Urticaria, also known as hives or whelps, involves edematous pale or pink plaques. Agents can produce urticaria by immunologic reactions, by nonimmunologic reactions, or by unknown mechanisms. Nonimmunologic reactions are most common. Other types of environmentally associated urticaria must be excluded. This is an example of cold urticaria produced by application of an ice cube to the dorsum of the arm.
Prolonged use of moderate- to high-potency topical steroids may cause skin atrophy or steroid acne. This patient used a moderate-strength steroid, triamcinolone 0.1%, in this area for several weeks. Steroid acne, also called steroid rosacea, has a classic appearance with monomorphic erythematous papules. If the steroid is discontinued, the condition usually worsens. Patients must understand that symptoms worsen before they improve, and several weeks or months are required to taper off this steroid.
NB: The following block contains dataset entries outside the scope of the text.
**config.mk**
```make
export PLATFORM = sky130hd
export DESIGN_NAME = msr_regs
export DESIGN_NICKNAME = d
export VERILOG_FILES = /design/src/core/msr_pkg.sv /design/src/core/msr_acc_if.sv /design/src/core/msr_bus_slave.sv /design/src/core/msr_trim_axis.sv /design/src/core/msr_regs.sv
export SDC_FILE = /design/constraint.sdc
export NUM_CORES = 1
export LEC_CHECK = 0
export ABC_AREA = 0
export BUFFER_PORTS_ARGS = -buffer_cell sky130_fd_sc_hd__buf_2
export CAP_MARGIN = 25
export CORE_UTILIZATION = 25
export CTS_CLUSTER_SIZE = 25
export DETAILED_ROUTE_END_ITERATION = 6
export MAX_ROUTING_LAYER = met4
export PLACE_DENSITY = 0.38
export SLEW_MARGIN = 25
export SYNTH_ARGS = -nofsm -noshare
export SYNTH_HDL_FRONTEND = slang
export SYNTH_SLANG_ARGS = --single-unit
```
**constraint.sdc**
```tcl
create_clock -name clk -period 5.3 [get_ports clk]
set_input_delay 1.06 -clock clk [delete_from_list [all_inputs] [get_ports clk]]
set_output_delay 1.06 -clock clk [all_outputs]
set_load 0.02 [all_outputs]
```
**src/core/msr_pkg.sv**
```systemverilog
package msr_pkg;
  localparam int IDX_W = 7;
  localparam int TRIM_W = 15;
  localparam int AXES = 3;

  // register indices; byte address is four times the index
  localparam logic [6:0] OFS_FACT_X = 7'h00;
  localparam logic [6:0] OFS_FACT_Y = 7'h01;
  localparam logic [6:0] OFS_FACT_Z = 7'h02;
  localparam logic [6:0] OFS_DELAY = 7'h67;
  localparam logic [6:0] OFS_PATH_RST = 7'h68;
  localparam logic [6:0] OFS_MOTION = 7'h69;
  localparam logic [6:0] OFS_USER = 7'h6a;
  localparam logic [6:0] OFS_PWR1 = 7'h6b;
  localparam logic [6:0] OFS_PWR2 = 7'h6c;
  localparam logic [6:0] OFS_CNT_HI = 7'h72;
  localparam logic [6:0] OFS_CNT_LO = 7'h73;
  localparam logic [6:0] OFS_QDATA = 7'h74;
  localparam logic [6:0] OFS_IDENT = 7'h75;
  localparam logic [6:0] OFS_MAP_SEL = 7'h7f;

  // per-axis trim pairs, element 0 is x
  localparam logic [2:0][6:0] NAT_TRIM_HI = {7'h7d, 7'h7a, 7'h77};
  localparam logic [2:0][6:0] NAT_TRIM_LO = {7'h7e, 7'h7b, 7'h78};
  localparam logic [2:0][6:0] CMP_TRIM_HI = {7'h0a, 7'h08, 7'h06};
  localparam logic [2:0][6:0] CMP_TRIM_LO = {7'h0b, 7'h09, 7'h07};

  localparam logic [7:0] RST_ZERO = 8'h00;
  localparam logic [7:0] RST_PWR1 = 8'h01;

  // writable bits; the rest read as zero, except power two bits 7:6 in the compatibility map (wake rate)
  localparam logic [7:0] MASK_DELAY = 8'h9f;
  localparam logic [7:0] MASK_MOTION = 8'hc0;
  localparam logic [7:0] MASK_PWR1 = 8'h7f;
  localparam logic [7:0] MASK_PWR2 = 8'h3f;
  localparam logic [7:0] MASK_CNT_HI = 8'h1f;

  localparam int PWR1_RESET_BIT = 7;
  localparam int PWR1_SLEEP_BIT = 6;
  localparam int WAKE_MSB = 7;
  localparam int WAKE_LSB = 6;
  localparam int MAP_SEL_BIT = 0;
endpackage : msr_pkg

```
**src/core/msr_acc_if.sv**
```systemverilog
`timescale 1ns/1ps
interface msr_acc_if;
  logic [6:0] idx;
  logic [7:0] wdata;
  logic wr;
  logic [7:0] rdata;
  modport slave (output idx, output wdata, output wr, input rdata);
  modport core (input idx, input wdata, input wr, output rdata);
endinterface : msr_acc_if

```
**src/core/msr_bus_slave.sv**
```systemverilog
`timescale 1ns/1ps
module msr_bus_slave #(
  parameter int ADDR_W = 9
) (
  input wire logic clk,
  input wire logic rst,
  input wire logic [ADDR_W-1:0] address,
  input wire logic read,
  input wire logic write,
  input wire logic [31:0] writedata,
  input wire logic [3:0] byteenable,
  output logic [31:0] readdata,
  output logic waitrequest,
  msr_acc_if.slave acc
);
  if (ADDR_W != msr_pkg::IDX_W + 2) begin : g_bad_addr
    $error("address width must cover the word index plus two byte bits");
  end

  logic waitrequest_r;
  logic [31:0] readdata_r;
  logic aligned;

  assign aligned = (address[1:0] == 2'h0);
  assign acc.idx = address[ADDR_W-1:2];
  assign acc.wdata = writedata[7:0];
  // a write lands only on the edge where waitrequest is seen low
  assign acc.wr = write && !waitrequest_r && byteenable[0] && aligned;

  // every access is held one cycle, then answered for exactly one cycle
  always_ff @(posedge clk or posedge rst) begin
    if (rst) begin
      waitrequest_r <= 1'b1;
    end else if ((read || write) && waitrequest_r) begin
      waitrequest_r <= 1'b0;
    end else begin
      waitrequest_r <= 1'b1;
    end
  end

  always_ff @(posedge clk or posedge rst) begin
    if (rst) begin
      readdata_r <= 32'h0;
    end else if (read && waitrequest_r) begin
      readdata_r <= aligned ? {24'h0, acc.rdata} : 32'h0;
    end
  end

  assign readdata = readdata_r;
  assign waitrequest = waitrequest_r;
endmodule : msr_bus_slave

```
**src/core/msr_trim_axis.sv**
```systemverilog
`timescale 1ns/1ps
module msr_trim_axis #(
  parameter int TRIM_W = 15
) (
  input wire logic clk,
  input wire logic rst,
  input wire logic clear,
  input wire logic wr_high,
  input wire logic wr_low,
  input wire logic [7:0] wdata,
  output logic [TRIM_W-1:0] trim,
  output logic [7:0] high_byte,
  output logic [7:0] low_byte
);
  if (TRIM_W < 9 || TRIM_W > 16) begin : g_bad_w
    $error("trim width must lie between 9 and 16");
  end

  logic [TRIM_W-1:0] trim_r;

  always_ff @(posedge clk or posedge rst) begin
    if (rst) begin
      trim_r <= '0;
    end else if (clear) begin
      trim_r <= '0;
    end else begin
      if (wr_high) begin
        trim_r[TRIM_W-1 -: 8] <= wdata;
      end
      if (wr_low) begin
        trim_r[TRIM_W-9:0] <= wdata[7 -: (TRIM_W-8)];
      end
    end
  end

  assign trim = trim_r;
  assign high_byte = trim_r[TRIM_W-1 -: 8];
  // low part is left justified, unused low bits read zero
  assign low_byte = 8'({trim_r[TRIM_W-9:0], {(16-TRIM_W){1'b0}}});
endmodule : msr_trim_axis

```
**src/core/msr_regs.sv**
```systemverilog
// Functional notes
// - every register resets to zero except power one, identity and factory test
// - power control one at index 107 resets to 0x01
// - factory test registers 0 to 2 hold nonzero values; device reset keeps them
// - factory test registers read back the 8-bit manufacturing test result
// - high register of a pair holds upper 8 bits, low the rest
// - after power-up the device is active, not asleep
// - native map by default; compatibility map differs only at listed registers
// - compatibility mode moves accel trim pairs to indices 6 to 11
// - compatibility mode power two bits 7:6 are wake rate; 5:0 axis disables
`timescale 1ns/1ps
module msr_regs #(
  parameter logic [7:0] IDENTITY = 8'h5a, // arbitrary identity value
  parameter logic [7:0] FACT_X = 8'h11,
  parameter logic [7:0] FACT_Y = 8'h22,
  parameter logic [7:0] FACT_Z = 8'h33,
  parameter int TRIM_W = msr_pkg::TRIM_W
) (
  input wire logic clk,
  input wire logic rst,
  input wire logic [8:0] avs_address,
  input wire logic avs_read,
  input wire logic avs_write,
  input wire logic [31:0] avs_writedata,
  input wire logic [3:0] avs_byteenable,
  output logic [31:0] avs_readdata,
  output logic avs_waitrequest,
  output logic compat_mode,
  output logic sleep,
  output logic [2:0] clock_source,
  output logic [5:0] axis_disable,
  output logic [1:0] low_power_wake_rate,
  output logic [2:0] path_reset_pulse,
  output logic [TRIM_W-1:0] accel_x_trim,
  output logic [TRIM_W-1:0] accel_y_trim,
  output logic [TRIM_W-1:0] accel_z_trim
);
  // factory values must stay nonzero through any reset
  if (FACT_X == 8'h00 || FACT_Y == 8'h00 || FACT_Z == 8'h00) begin : g_bad_fact
    $error("factory test values must be nonzero");
  end

  msr_acc_if acc ();

  msr_bus_slave #(
    .ADDR_W(9)
  ) u_bus (
    .clk(clk),
    .rst(rst),
    .address(avs_address),
    .read(avs_read),
    .write(avs_write),
    .writedata(avs_writedata),
    .byteenable(avs_byteenable),
    .readdata(avs_readdata),
    .waitrequest(avs_waitrequest),
    .acc(acc.slave)
  );

  logic [7:0] delay_r;
  logic [7:0] motion_r;
  logic [7:0] user_r;
  logic [7:0] pwr1_r;
  logic [7:0] pwr2_r;
  logic [7:0] cnt_hi_r;
  logic [7:0] cnt_lo_r;
  logic [7:0] qdata_r;
  logic [1:0] wake_r;
  logic compat_r;
  logic soft_rst_r;
  logic [2:0] path_pulse_r;
  logic [2:0][7:0] fact_r;
  logic [2:0][6:0] hi_ofs;
  logic [2:0][6:0] lo_ofs;
  logic [2:0][7:0] hi_b;
  logic [2:0][7:0] lo_b;
  logic [2:0][TRIM_W-1:0] trim;
  logic [7:0] rd_mux;

  function automatic logic hit(input logic [6:0] ofs);
    return acc.wr && (acc.idx == ofs);
  endfunction : hit

  // device reset bit: one-cycle pulse that reloads all defaults except the factory results
  always_ff @(posedge clk or posedge rst) begin
    if (rst) begin
      soft_rst_r <= 1'b0;
    end else begin
      soft_rst_r <= hit(msr_pkg::OFS_PWR1) && acc.wdata[msr_pkg::PWR1_RESET_BIT];
    end
  end

  // general control registers
  always_ff @(posedge clk or posedge rst) begin
    if (rst) begin
      delay_r <= msr_pkg::RST_ZERO;
      motion_r <= msr_pkg::RST_ZERO;
      user_r <= msr_pkg::RST_ZERO;
      pwr2_r <= msr_pkg::RST_ZERO;
      cnt_hi_r <= msr_pkg::RST_ZERO;
      cnt_lo_r <= msr_pkg::RST_ZERO;
      qdata_r <= msr_pkg::RST_ZERO;
    end else if (soft_rst_r) begin
      delay_r <= msr_pkg::RST_ZERO;
      motion_r <= msr_pkg::RST_ZERO;
      user_r <= msr_pkg::RST_ZERO;
      pwr2_r <= msr_pkg::RST_ZERO;
      cnt_hi_r <= msr_pkg::RST_ZERO;
      cnt_lo_r <= msr_pkg::RST_ZERO;
      qdata_r <= msr_pkg::RST_ZERO;
    end else begin
      if (hit(msr_pkg::OFS_DELAY)) begin
        delay_r <= acc.wdata & msr_pkg::MASK_DELAY;
      end
      if (hit(msr_pkg::OFS_MOTION)) begin
        motion_r <= acc.wdata & msr_pkg::MASK_MOTION;
      end
      if (hit(msr_pkg::OFS_USER)) begin
        user_r <= acc.wdata;
      end
      if (hit(msr_pkg::OFS_PWR2)) begin
        pwr2_r <= acc.wdata & msr_pkg::MASK_PWR2;
      end
      if (hit(msr_pkg::OFS_CNT_HI)) begin
        cnt_hi_r <= acc.wdata & msr_pkg::MASK_CNT_HI;
      end
      if (hit(msr_pkg::OFS_CNT_LO)) begin
        cnt_lo_r <= acc.wdata;
      end
      if (hit(msr_pkg::OFS_QDATA)) begin
        qdata_r <= acc.wdata;
      end
    end
  end

  // power control one: wakes active, clock select 1
  always_ff @(posedge clk or posedge rst) begin
    if (rst) begin
      pwr1_r <= msr_pkg::RST_PWR1;
    end else if (soft_rst_r) begin
      pwr1_r <= msr_pkg::RST_PWR1;
    end else if (hit(msr_pkg::OFS_PWR1)) begin
      // reset bit is self-clearing, never stored
      pwr1_r <= acc.wdata & msr_pkg::MASK_PWR1;
    end
  end

  // wake rate only exists in the compatibility map
  always_ff @(posedge clk or posedge rst) begin
    if (rst) begin
      wake_r <= 2'h0;
    end else if (soft_rst_r) begin
      wake_r <= 2'h0;
    end else if (hit(msr_pkg::OFS_PWR2) && compat_r) begin
      wake_r <= acc.wdata[msr_pkg::WAKE_MSB:msr_pkg::WAKE_LSB];
    end
  end

  // map select; native after any reset
  always_ff @(posedge clk or posedge rst) begin
    if (rst) begin
      compat_r <= 1'b0;
    end else if (soft_rst_r) begin
      compat_r <= 1'b0;
    end else if (hit(msr_pkg::OFS_MAP_SEL)) begin
      compat_r <= acc.wdata[msr_pkg::MAP_SEL_BIT];
    end
  end

  // path reset bits act as one-cycle strobes and read back zero
  always_ff @(posedge clk or posedge rst) begin
    if (rst) begin
      path_pulse_r <= 3'h0;
    end else if (hit(msr_pkg::OFS_PATH_RST)) begin
      path_pulse_r <= acc.wdata[2:0];
    end else begin
      path_pulse_r <= 3'h0;
    end
  end

  // factory results: loaded at power-on, untouched by device reset
  always_ff @(posedge clk or posedge rst) begin
    if (rst) begin
      fact_r <= {FACT_Z, FACT_Y, FACT_X};
    end else begin
      for (int i = 0; i < msr_pkg::AXES; i++) begin
        if (hit(msr_pkg::OFS_FACT_X + 7'(i))) begin
          fact_r[i] <= acc.wdata;
        end
      end
    end
  end

  // trim pair location follows the active map
  always_comb begin
    hi_ofs = compat_r ? msr_pkg::CMP_TRIM_HI : msr_pkg::NAT_TRIM_HI;
    lo_ofs = compat_r ? msr_pkg::CMP_TRIM_LO : msr_pkg::NAT_TRIM_LO;
  end

  for (genvar a = 0; a < msr_pkg::AXES; a++) begin : g_axis
    msr_trim_axis #(
      .TRIM_W(TRIM_W)
    ) u_trim (
      .clk(clk),
      .rst(rst),
      .clear(soft_rst_r),
      // written out, not through hit(): a port expression would not see acc.wr change
      .wr_high(acc.wr && (acc.idx == hi_ofs[a])),
      .wr_low(acc.wr && (acc.idx == lo_ofs[a])),
      .wdata(acc.wdata),
      .trim(trim[a]),
      .high_byte(hi_b[a]),
      .low_byte(lo_b[a])
    );
  end

  // read mux; unmapped indices read zero
  always_comb begin
    rd_mux = 8'h00;
    case (acc.idx)
      msr_pkg::OFS_FACT_X: rd_mux = fact_r[0];
      msr_pkg::OFS_FACT_Y: rd_mux = fact_r[1];
      msr_pkg::OFS_FACT_Z: rd_mux = fact_r[2];
      msr_pkg::OFS_DELAY: rd_mux = delay_r;
      msr_pkg::OFS_PATH_RST: rd_mux = 8'h00;
      msr_pkg::OFS_MOTION: rd_mux = motion_r;
      msr_pkg::OFS_USER: rd_mux = user_r;
      msr_pkg::OFS_PWR1: rd_mux = pwr1_r;
      msr_pkg::OFS_PWR2: rd_mux = compat_r ? {wake_r, pwr2_r[5:0]} : pwr2_r;
      msr_pkg::OFS_CNT_HI: rd_mux = cnt_hi_r;
      msr_pkg::OFS_CNT_LO: rd_mux = cnt_lo_r;
      msr_pkg::OFS_QDATA: rd_mux = qdata_r;
      msr_pkg::OFS_IDENT: rd_mux = IDENTITY;
      msr_pkg::OFS_MAP_SEL: rd_mux = {7'h00, compat_r};
      default: rd_mux = 8'h00;
    endcase
    for (int a = 0; a < msr_pkg::AXES; a++) begin
      if (acc.idx == hi_ofs[a]) begin
        rd_mux = hi_b[a];
      end
      if (acc.idx == lo_ofs[a]) begin
        rd_mux = lo_b[a];
      end
    end
  end

  assign acc.rdata = rd_mux;

  assign compat_mode = compat_r;
  assign sleep = pwr1_r[msr_pkg::PWR1_SLEEP_BIT];
  assign clock_source = pwr1_r[2:0];
  assign axis_disable = pwr2_r[5:0];
  assign low_power_wake_rate = wake_r;
  assign path_reset_pulse = path_pulse_r;
  assign accel_x_trim = trim[0];
  assign accel_y_trim = trim[1];
  assign accel_z_trim = trim[2];
endmodule : msr_regs

```
======== Word-level counts from Yosys, hierarchy flattened ========
Cells that the tools add are included.
word-level totals
  flip-flop bits (word level) ............. 173
  logic and storage cells ................. 130
  output and inout port bits .............. 94
operators by class
  reduce and logical (&&, ||, !) cells .... 46
  equality and inequality tests ........... 19
  mux-type cells .......................... 42
operator list
  kind                                            number
  two-way mux 8 bit                               27
  case mux 8 bit (13 select lines)                1
  == test 7 bit (second input constant)           11
  two-way mux 15 bit                              3
  == test 7 bit                                   6
  two-way mux 21 bit                              2
  nonzero test 2 bit                              16
  logical AND 1 bit                               26
  two-way mux 7 bit                               3
  == test 7 x 1 -> 1 bit (second input constant)  1
  == test 7 x 2 -> 1 bit (second input constant)  1
  zero test 7 bit                                 1
  two-way mux 2 bit                               2
  two-way mux 1 bit                               3
  two-way mux 3 bit                               1
  zero test 2 bit                                 1
  zero test 1 bit                                 1
  logical OR 1 bit                                1

======== Depth between registers and ports, before layout ========
Gate-level depths: netlist (run 1).
  word-level depth ........................ 9
  mapped depth ............................ 9
  gate-level depth less buffers ........... 6

======== Modules after synthesis ========
A second synthesis (run 1) with hierarchy kept.
second synthesis, totals
  cells, all modules ...................... 781
  area total of the unflattened synthesis .. 7780.0 µm²
by module, submodules not included
  module         cells an instance  area each (µm²)  times used  sequential area each (µm²)
  msr_regs       519                4922.2           1           2038.2
  msr_trim_axis  66                 739.5            3           375.4
  msr_bus_slave  64                 639.4            1           226.5

======== Least setup slack after synthesis (run 1) ========
No wires, ideal clock.
  path type ............................... input -> register
  start ................................... in avs_address[2]
  end ..................................... reg u_bus.readdata_r[6] (netlist: u_bus.readdata[6])
  buffers on the path ..................... 2
  slack ................................... 2643 ps
  stages on the path ...................... 8
  data arrival time ....................... 2536 ps
  cell sequence ........................... buf_2 > buf_2 > maj3_1 > a22oi_1 > o22ai_1 > nor4_1 > o221ai_1 > a22o_1
on the way
  longest elaborated chain between the ends .. 9
ends and longest elaborated chain
  item                                         RTL line             source
  start, declared                              msr_regs.sv:21       input wire logic [8:0] avs_address,
  == test 7 bit, or another cell as far along  msr_regs.sv:220      case (acc.idx)
  case mux 8 bit (13 select lines)             msr_regs.sv:220
  two-way mux 8 bit                            msr_regs.sv:238      if (acc.idx == hi_ofs[a]) begin
  two-way mux 8 bit                            msr_regs.sv:241      if (acc.idx == lo_ofs[a]) begin
  two-way mux 8 bit                            msr_regs.sv:238
  two-way mux 8 bit                            msr_regs.sv:241
  two-way mux 8 bit                            msr_regs.sv:238
  two-way mux 8 bit (*)                        msr_regs.sv:241
  two-way mux 8 bit (*)                        msr_bus_slave.sv:45  readdata_r <= aligned ? {24'h0, acc.rdata} : 32'h0;
  end signal, assigned                         msr_bus_slave.sv:45
  end, declared                                msr_bus_slave.sv:21  logic [31:0] readdata_r;
Every way passes the cells marked *; elsewhere a longest branch is shown, timed or not.
A chain may end at the register's enable or synchronous reset.

======== Worst setup path in the final report (run 1) ========
  start ................................... in avs_address[2]
  end ..................................... reg u_bus.readdata_r[2] (netlist: u_bus.readdata[2])
The elaborated chain is that of the path after synthesis.

==> run metrics, run 1 <==
WL/cell=22.8 µm; WP buf/inv=1; Slowest-stage cell, CP=buf_2; CTS tree=built; Final nets=850; Final ANT Viol Nets=0; Stages on worst setup path=7; design area=0.00853 mm²; CTS max path bufs=2; Critical Path RT=between 5000 and 6000 ps; synthesized area=0.00725 mm²; Worst setup endpoint=u_bus.readdata[2]$_DFFE_PP0P_; grt total ovfl=0; Fin. Hold Viols=0; post-synthesis sequential area ratio=46.7%; Layout area overhead=17.6%; worst hold slack=482 ps; MaxCap Viol Count=0; gr busiest metal=met2; ys async rst share=between 90% and 100%; io pins=~140; Worst EP arrival=3540 ps; CP cell instances=buf_2 -> and4b_1 -> a22oi_1 -> or2_1 -> o221ai_1 -> nor3_1 -> a211o_1; total power draw=around 2.5 mW; Worst-path clk slew=60 ps; slowest cell delay on critical path=650 ps; most frequent cells in the layout=124 x dfrtp_1, 91 x buf_2, 72 x nand2_1; fill count=between 3000 and 4000; postcts setup bufs=0; ys flop type=dfrtp_1; first-pass iteration count of the detailed router=5; Final Max Tran Viols=0; critical path endpoint category=register; type of the worst min-delay path=reg -> reg; Reg2Reg Depth=5; DP Area=approximately 0.008 mm²; Max-slew headroom=41.2%; M3 GR Usage=under 10%; fin crit period=3230 ps; Peak VDD IR=0.212 mV; GPL Wtd Cong=approximately 0.87; Hold Buf Count CTS=0; Crit Reg-Reg Startpoint=compat_mode$_DFFE_PP0P_; fmax=0.310 GHz; #FFs+latches synth=between 100 and 150; skew final=14.1 ps; Die H=172 µm; Worst Setup Path Type=in -> reg; initial antenna violation count=0; Worst-Skew Late Latency=430 ps; CTS H-tree lvls=4; PwrDens=297 mW/mm²; status=completed; routed via count=5971; root buffer cell=clkbuf_16; Buffers on Ports=91; most common cell after layout, fill and taps aside=dfrtp_1; cell family with most CP delay=simple AND/OR/NAND/NOR gates; post_cts resized=0; leakage=3.96 nW; Die ar.=roughly 0.03 mm²; Synth Instances=about 740; non-filler cells, final=roughly 1200; initial core utilization=25.8%; measured slew at the worst slew-check pin=882 ps; initial drt markers=509; clock sink count=135; EDFF count, synth=0; pin count of the biggest net entering global routing=61; number of global-route vias before repair=5903; Inst Count DP=1160; met1 global-route usage=between 20% and 30%; RSZ-0062 raised after global routing=no; Ant. Diodes=0; die width=approximately 170 µm; GR met2 Demand/Resource=30.0%; Remaining DRCs=0; post-route clock period utilization=approximately three fifths; Synth cell types=67; first-pass GRT wire length=40.5 mm; critical path startpoint=avs_address[2]; total wire length=~27 mm; vias per cell=5.01; placed wire-length estimate=18.4 mm; FF-to-FF End=g_axis[2].u_trim.trim[10]$_DFFE_PP0P_; Core Area=approximately 0.028 mm²; CTS Buf Count=17; CP max FO=38; r2r setup slk=roughly 2500 ps; Fin Setup TNS=0 ps; Cell Rows=61; syn avg cell area=9.78 µm²; crit start category=input pin; yosys warns=0; Final Setup Violations=0; total track usage=between 15 and 20%; share of cells above drive strength 1=23.3%
==> power by group <==
group,internal [mW],total (mW),switching [mW],leakage (nW)
clock network,0.833,1.31,0.480,0.299
registers,1.04,1.05,0.00873,1.85
logic,0.0340,0.172,0.138,1.81
total,1.91,2.53,0.627,3.96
This purpuric reaction was noted after application of eutectic mixture of local anesthetics (EMLA) for 1 hour. EMLA cream is widely used as a local anesthetic for superficial procedures. Blanching and redness are commonly observed side effects. Dramatic purpuric reactions to EMLA, as in this patient, have been reported. Patch test results in these patients with the individual ingredients of EMLA cream, EMLA cream itself, placebo cream, and Tegaderm are negative. Apparently, the purpuric reaction is not of an allergic nature, but the cream may have a toxic effect on the capillary endothelium.